┌────────

From an optimization exercise on the open Yosys and OpenROAD flow, aimed at small area; shortcuts taken in it are not production practice. In this exercise RTL edits were held to simulation tests only and were not proved equivalent to the original. The clock port is modelled as an ideal driver; clocking choices that lean on that would not hold on a real chip. Power figures rest on the tool's default switching activity, not on a simulated workload.

==> flow/design.v (excerpt) <==
module stego_top(
    input         clk,
    input         rst,
    input  [5:0]  sw,
    input         edge_detected,
    input         start_pixels,
    input  [23:0] message,
    input  [23:0] img,
    output [15:0] add_img,
    output [15:0] add_imgencoder,
    output [11:0] add_data,
    output [23:0] stego_out,
    output        stego_valid,
    output [23:0] msg_out
    );
Controller u_ctrl(
    .clk(clk), .rst(rst), .Switches(sw),
    .add_img(add_img), .add_imgencoder(add_imgencoder), .add_data(add_data),
    .flag_AV_edge_detected(edge_detected),
    .flag_AV_starting_img_pixels(start_pixels)
    );
encoder u_enc(
    .clk(clk), .rst(rst), .Switches(sw),
    .message(message), .img(img),
    .stego_out(stego_out),
    .flagAV_edge_detected(edge_detected),
    .flag_start_encoding(start_pixels),
    .flag_starting_decoding(stego_valid)
    );
Decoderr u_dec(
    .clk(clk), .rst(rst), .Switches(sw),
    .flag_enable_Decoder(stego_valid),
    .stego_in(stego_out),
    .msg_out(msg_out)
    );
endmodule
For scale: roughly 140 flip-flops, roughly 150 I/O pins, roughly 6900 um2 of cells after synthesis.
==> flow/config.mk <==
export PLATFORM = sky130hd
export DESIGN_NAME = stego_top
export DESIGN_NICKNAME = stego_top
export VERILOG_FILES = /design/flow/design.v
export SDC_FILE = /design/flow/constraint.sdc
export NUM_CORES = 4
export LEC_CHECK = 0
export ABC_AREA = 0
export CAP_MARGIN = 20
export CORE_MARGIN = 2
export CORE_UTILIZATION = 45
export GPL_TIMING_DRIVEN = 0
export PLACE_DENSITY = 0.6
export SLEW_MARGIN = 20
==> flow/constraint.sdc <==
create_clock -name core_clock -period 6.0 [get_ports {clk}]
set_input_delay 1.2000 -clock core_clock [delete_from_list [all_inputs] [get_ports {clk}]]
set_output_delay 1.2000 -clock core_clock [all_outputs]
set_load 0.01 [all_outputs]
standard.sh (not shown) runs the stock make flow with config.mk's settings and CLKGATE_MAP_FILE= SYNTH_SCRIPT=/design/flow/synth_recipe.tcl, a recipe that flattens the netlist after the stock synthesis.
==> flow/flow/run.sh <==
#!/bin/bash
# Standard layout, with these changes in how it is made:
#  - ports are buffered with the smallest buffer (buf_1) instead of the
#    default pick;
#  - after floorplan, combinational cells are set to their smallest size;
#    placement and the timing repairs size them up where needed;
#  - clock tree: clkbuf_8 buffers, no dummy loads.
set -euo pipefail
export BUFFER_PORTS_ARGS="-buffer_cell sky130_fd_sc_hd__buf_1"
export POST_FLOORPLAN_TCL="$PWD/flow/downsize.tcl"
export CTS_ARGS="-sink_clustering_enable -repair_clock_nets -buf_list sky130_fd_sc_hd__clkbuf_8 -dont_use_dummy_load"
bash standard.sh > standard.log 2>&1
==> flow/flow/downsize.tcl <==
# Runs after floorplan (POST_FLOORPLAN_TCL): removes synthesis buffers and
# gives every combinational cell the smallest cell of the same function.
# Registers keep their cells.
# Placement's repair_design and the later timing repairs size up again
# wherever slew, capacitance or timing need it.
remove_buffers
sta::make_equiv_cells [lindex [get_libs *] 0]
set n 0
set saved 0.0
foreach inst [get_cells *] {
  set lc [get_lib_cells -of_objects $inst]
  set name [get_name $lc]
  if {[string match "*__df*" $name] || [string match "*__tap*" $name]} continue
  set eq [sta::find_equiv_cells $lc]
  if {$eq == ""} continue
  set best $lc
  if {[catch {set ba [get_property $lc area]}]} continue
  foreach c $eq {
    if {$c == "NULL" || $c == ""} continue
    set cn [get_name $c]
    if {[string match "*lpflow*" $cn] || [string match "*probe*" $cn]} continue
    if {[catch {set a [get_property $c area]}]} continue
    if {$a < $ba} { set best $c; set ba $a }
  }
  if {$best != $lc} {
    set saved [expr {$saved + [get_property $lc area] - $ba}]
    replace_cell $inst $best
    incr n
  }
}
puts "downsize: replaced $n cells, [format %.1f $saved] um2"
The starting point completed without violations.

└────────

• [Problem]
Each line above that contains "their" must be copied out.

• [Output of the task]
#  - after floorplan, combinational cells are set to their smallest size;
# Registers keep their cells.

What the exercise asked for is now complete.